## DIRECTIONS
Give the data a second time, exactly and in full.

## RECORDS SUPPLIED

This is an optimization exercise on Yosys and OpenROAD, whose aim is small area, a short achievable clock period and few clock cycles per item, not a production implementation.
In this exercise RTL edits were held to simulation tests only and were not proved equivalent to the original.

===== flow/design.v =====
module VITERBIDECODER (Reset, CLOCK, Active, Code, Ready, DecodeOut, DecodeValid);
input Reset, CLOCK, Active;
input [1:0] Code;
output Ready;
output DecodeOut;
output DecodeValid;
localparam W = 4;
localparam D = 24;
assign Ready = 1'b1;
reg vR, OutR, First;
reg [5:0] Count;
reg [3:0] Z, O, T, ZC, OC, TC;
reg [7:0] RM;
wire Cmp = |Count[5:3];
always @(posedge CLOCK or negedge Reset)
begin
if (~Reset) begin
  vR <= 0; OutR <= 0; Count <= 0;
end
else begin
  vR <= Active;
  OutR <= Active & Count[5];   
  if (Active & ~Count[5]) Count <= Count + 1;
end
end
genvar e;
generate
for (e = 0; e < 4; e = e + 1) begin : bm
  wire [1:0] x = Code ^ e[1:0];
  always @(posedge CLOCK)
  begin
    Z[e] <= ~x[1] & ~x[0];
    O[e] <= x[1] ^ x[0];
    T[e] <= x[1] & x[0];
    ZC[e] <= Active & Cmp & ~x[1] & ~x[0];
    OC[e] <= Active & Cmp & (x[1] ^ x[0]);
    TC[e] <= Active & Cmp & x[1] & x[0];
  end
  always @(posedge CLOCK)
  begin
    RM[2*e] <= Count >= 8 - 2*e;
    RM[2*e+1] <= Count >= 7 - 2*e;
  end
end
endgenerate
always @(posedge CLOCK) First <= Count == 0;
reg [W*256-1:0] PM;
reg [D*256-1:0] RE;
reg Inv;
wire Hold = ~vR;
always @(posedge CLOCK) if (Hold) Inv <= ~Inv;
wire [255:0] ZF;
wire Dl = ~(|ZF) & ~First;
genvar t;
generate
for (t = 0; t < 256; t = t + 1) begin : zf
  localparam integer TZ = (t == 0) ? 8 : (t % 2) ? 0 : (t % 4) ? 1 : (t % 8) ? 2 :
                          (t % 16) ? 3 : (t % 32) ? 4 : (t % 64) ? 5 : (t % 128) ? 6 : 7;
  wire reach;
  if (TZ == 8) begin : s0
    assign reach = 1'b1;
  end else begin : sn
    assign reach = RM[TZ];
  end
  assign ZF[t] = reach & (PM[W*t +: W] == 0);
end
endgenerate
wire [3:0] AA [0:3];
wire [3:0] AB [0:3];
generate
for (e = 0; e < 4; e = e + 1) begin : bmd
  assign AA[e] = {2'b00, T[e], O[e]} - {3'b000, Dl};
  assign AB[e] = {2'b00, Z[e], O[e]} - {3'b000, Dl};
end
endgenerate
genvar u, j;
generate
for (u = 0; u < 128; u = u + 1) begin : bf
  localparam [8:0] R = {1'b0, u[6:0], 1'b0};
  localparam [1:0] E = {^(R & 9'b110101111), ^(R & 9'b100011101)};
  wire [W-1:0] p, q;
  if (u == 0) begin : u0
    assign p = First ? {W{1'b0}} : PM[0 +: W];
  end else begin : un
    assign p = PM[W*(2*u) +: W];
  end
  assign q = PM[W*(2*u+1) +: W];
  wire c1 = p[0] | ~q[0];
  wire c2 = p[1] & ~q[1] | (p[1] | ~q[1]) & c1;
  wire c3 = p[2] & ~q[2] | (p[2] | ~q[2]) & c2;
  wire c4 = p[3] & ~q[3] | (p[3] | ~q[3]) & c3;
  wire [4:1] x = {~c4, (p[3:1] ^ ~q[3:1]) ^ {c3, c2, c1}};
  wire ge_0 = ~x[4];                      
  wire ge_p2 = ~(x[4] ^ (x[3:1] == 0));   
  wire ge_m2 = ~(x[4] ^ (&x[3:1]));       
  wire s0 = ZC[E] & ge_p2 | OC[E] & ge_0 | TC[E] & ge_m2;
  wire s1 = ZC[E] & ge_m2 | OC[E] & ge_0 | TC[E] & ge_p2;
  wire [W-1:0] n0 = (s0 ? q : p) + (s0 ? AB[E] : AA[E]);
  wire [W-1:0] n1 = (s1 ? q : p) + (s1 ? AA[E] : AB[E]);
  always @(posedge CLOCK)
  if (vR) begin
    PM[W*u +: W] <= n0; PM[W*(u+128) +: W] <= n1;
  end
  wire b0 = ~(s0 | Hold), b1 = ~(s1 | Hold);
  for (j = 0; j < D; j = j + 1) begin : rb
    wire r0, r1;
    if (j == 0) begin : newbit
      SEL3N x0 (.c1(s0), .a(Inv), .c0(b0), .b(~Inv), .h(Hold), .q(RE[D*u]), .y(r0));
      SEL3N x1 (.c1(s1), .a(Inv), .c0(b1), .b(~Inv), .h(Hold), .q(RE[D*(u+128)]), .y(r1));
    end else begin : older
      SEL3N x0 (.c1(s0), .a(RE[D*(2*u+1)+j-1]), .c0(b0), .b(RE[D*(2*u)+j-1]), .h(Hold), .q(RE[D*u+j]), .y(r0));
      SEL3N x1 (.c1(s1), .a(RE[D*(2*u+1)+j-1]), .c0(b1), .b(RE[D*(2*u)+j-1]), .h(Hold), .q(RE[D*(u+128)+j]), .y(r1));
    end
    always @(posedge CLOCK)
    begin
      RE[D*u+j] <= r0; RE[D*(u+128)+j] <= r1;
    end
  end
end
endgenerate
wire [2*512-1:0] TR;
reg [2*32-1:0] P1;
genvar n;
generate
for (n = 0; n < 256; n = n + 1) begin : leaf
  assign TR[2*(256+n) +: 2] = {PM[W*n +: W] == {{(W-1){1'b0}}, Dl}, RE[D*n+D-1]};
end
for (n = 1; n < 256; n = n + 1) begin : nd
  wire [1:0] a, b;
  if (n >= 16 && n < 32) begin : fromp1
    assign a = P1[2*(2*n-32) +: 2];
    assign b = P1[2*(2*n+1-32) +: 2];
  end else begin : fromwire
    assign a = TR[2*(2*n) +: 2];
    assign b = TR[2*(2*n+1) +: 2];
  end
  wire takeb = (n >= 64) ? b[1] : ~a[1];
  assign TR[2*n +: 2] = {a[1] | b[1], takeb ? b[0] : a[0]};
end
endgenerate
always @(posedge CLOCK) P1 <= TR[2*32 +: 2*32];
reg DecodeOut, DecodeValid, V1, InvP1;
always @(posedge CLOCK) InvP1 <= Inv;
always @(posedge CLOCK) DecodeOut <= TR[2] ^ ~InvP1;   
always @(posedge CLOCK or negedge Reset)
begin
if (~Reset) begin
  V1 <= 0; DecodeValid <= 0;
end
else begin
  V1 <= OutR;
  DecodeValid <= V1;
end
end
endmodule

## TASK RESULT
This is an optimization exercise on Yosys and OpenROAD, whose aim is small area, a short achievable clock period and few clock cycles per item, not a production implementation.
In this exercise RTL edits were held to simulation tests only and were not proved equivalent to the original.

===== flow/design.v =====
module VITERBIDECODER (Reset, CLOCK, Active, Code, Ready, DecodeOut, DecodeValid);
input Reset, CLOCK, Active;
input [1:0] Code;
output Ready;
output DecodeOut;
output DecodeValid;
localparam W = 4;
localparam D = 24;
assign Ready = 1'b1;
reg vR, OutR, First;
reg [5:0] Count;
reg [3:0] Z, O, T, ZC, OC, TC;
reg [7:0] RM;
wire Cmp = |Count[5:3];
always @(posedge CLOCK or negedge Reset)
begin
if (~Reset) begin
  vR <= 0; OutR <= 0; Count <= 0;
end
else begin
  vR <= Active;
  OutR <= Active & Count[5];   
  if (Active & ~Count[5]) Count <= Count + 1;
end
end
genvar e;
generate
for (e = 0; e < 4; e = e + 1) begin : bm
  wire [1:0] x = Code ^ e[1:0];
  always @(posedge CLOCK)
  begin
    Z[e] <= ~x[1] & ~x[0];
    O[e] <= x[1] ^ x[0];
    T[e] <= x[1] & x[0];
    ZC[e] <= Active & Cmp & ~x[1] & ~x[0];
    OC[e] <= Active & Cmp & (x[1] ^ x[0]);
    TC[e] <= Active & Cmp & x[1] & x[0];
  end
  always @(posedge CLOCK)
  begin
    RM[2*e] <= Count >= 8 - 2*e;
    RM[2*e+1] <= Count >= 7 - 2*e;
  end
end
endgenerate
always @(posedge CLOCK) First <= Count == 0;
reg [W*256-1:0] PM;
reg [D*256-1:0] RE;
reg Inv;
wire Hold = ~vR;
always @(posedge CLOCK) if (Hold) Inv <= ~Inv;
wire [255:0] ZF;
wire Dl = ~(|ZF) & ~First;
genvar t;
generate
for (t = 0; t < 256; t = t + 1) begin : zf
  localparam integer TZ = (t == 0) ? 8 : (t % 2) ? 0 : (t % 4) ? 1 : (t % 8) ? 2 :
                          (t % 16) ? 3 : (t % 32) ? 4 : (t % 64) ? 5 : (t % 128) ? 6 : 7;
  wire reach;
  if (TZ == 8) begin : s0
    assign reach = 1'b1;
  end else begin : sn
    assign reach = RM[TZ];
  end
  assign ZF[t] = reach & (PM[W*t +: W] == 0);
end
endgenerate
wire [3:0] AA [0:3];
wire [3:0] AB [0:3];
generate
for (e = 0; e < 4; e = e + 1) begin : bmd
  assign AA[e] = {2'b00, T[e], O[e]} - {3'b000, Dl};
  assign AB[e] = {2'b00, Z[e], O[e]} - {3'b000, Dl};
end
endgenerate
genvar u, j;
generate
for (u = 0; u < 128; u = u + 1) begin : bf
  localparam [8:0] R = {1'b0, u[6:0], 1'b0};
  localparam [1:0] E = {^(R & 9'b110101111), ^(R & 9'b100011101)};
  wire [W-1:0] p, q;
  if (u == 0) begin : u0
    assign p = First ? {W{1'b0}} : PM[0 +: W];
  end else begin : un
    assign p = PM[W*(2*u) +: W];
  end
  assign q = PM[W*(2*u+1) +: W];
  wire c1 = p[0] | ~q[0];
  wire c2 = p[1] & ~q[1] | (p[1] | ~q[1]) & c1;
  wire c3 = p[2] & ~q[2] | (p[2] | ~q[2]) & c2;
  wire c4 = p[3] & ~q[3] | (p[3] | ~q[3]) & c3;
  wire [4:1] x = {~c4, (p[3:1] ^ ~q[3:1]) ^ {c3, c2, c1}};
  wire ge_0 = ~x[4];                      
  wire ge_p2 = ~(x[4] ^ (x[3:1] == 0));   
  wire ge_m2 = ~(x[4] ^ (&x[3:1]));       
  wire s0 = ZC[E] & ge_p2 | OC[E] & ge_0 | TC[E] & ge_m2;
  wire s1 = ZC[E] & ge_m2 | OC[E] & ge_0 | TC[E] & ge_p2;
  wire [W-1:0] n0 = (s0 ? q : p) + (s0 ? AB[E] : AA[E]);
  wire [W-1:0] n1 = (s1 ? q : p) + (s1 ? AA[E] : AB[E]);
  always @(posedge CLOCK)
  if (vR) begin
    PM[W*u +: W] <= n0; PM[W*(u+128) +: W] <= n1;
  end
  wire b0 = ~(s0 | Hold), b1 = ~(s1 | Hold);
  for (j = 0; j < D; j = j + 1) begin : rb
    wire r0, r1;
    if (j == 0) begin : newbit
      SEL3N x0 (.c1(s0), .a(Inv), .c0(b0), .b(~Inv), .h(Hold), .q(RE[D*u]), .y(r0));
      SEL3N x1 (.c1(s1), .a(Inv), .c0(b1), .b(~Inv), .h(Hold), .q(RE[D*(u+128)]), .y(r1));
    end else begin : older
      SEL3N x0 (.c1(s0), .a(RE[D*(2*u+1)+j-1]), .c0(b0), .b(RE[D*(2*u)+j-1]), .h(Hold), .q(RE[D*u+j]), .y(r0));
      SEL3N x1 (.c1(s1), .a(RE[D*(2*u+1)+j-1]), .c0(b1), .b(RE[D*(2*u)+j-1]), .h(Hold), .q(RE[D*(u+128)+j]), .y(r1));
    end
    always @(posedge CLOCK)
    begin
      RE[D*u+j] <= r0; RE[D*(u+128)+j] <= r1;
    end
  end
end
endgenerate
wire [2*512-1:0] TR;
reg [2*32-1:0] P1;
genvar n;
generate
for (n = 0; n < 256; n = n + 1) begin : leaf
  assign TR[2*(256+n) +: 2] = {PM[W*n +: W] == {{(W-1){1'b0}}, Dl}, RE[D*n+D-1]};
end
for (n = 1; n < 256; n = n + 1) begin : nd
  wire [1:0] a, b;
  if (n >= 16 && n < 32) begin : fromp1
    assign a = P1[2*(2*n-32) +: 2];
    assign b = P1[2*(2*n+1-32) +: 2];
  end else begin : fromwire
    assign a = TR[2*(2*n) +: 2];
    assign b = TR[2*(2*n+1) +: 2];
  end
  wire takeb = (n >= 64) ? b[1] : ~a[1];
  assign TR[2*n +: 2] = {a[1] | b[1], takeb ? b[0] : a[0]};
end
endgenerate
always @(posedge CLOCK) P1 <= TR[2*32 +: 2*32];
reg DecodeOut, DecodeValid, V1, InvP1;
always @(posedge CLOCK) InvP1 <= Inv;
always @(posedge CLOCK) DecodeOut <= TR[2] ^ ~InvP1;   
always @(posedge CLOCK or negedge Reset)
begin
if (~Reset) begin
  V1 <= 0; DecodeValid <= 0;
end
else begin
  V1 <= OutR;
  DecodeValid <= V1;
end
end
endmodule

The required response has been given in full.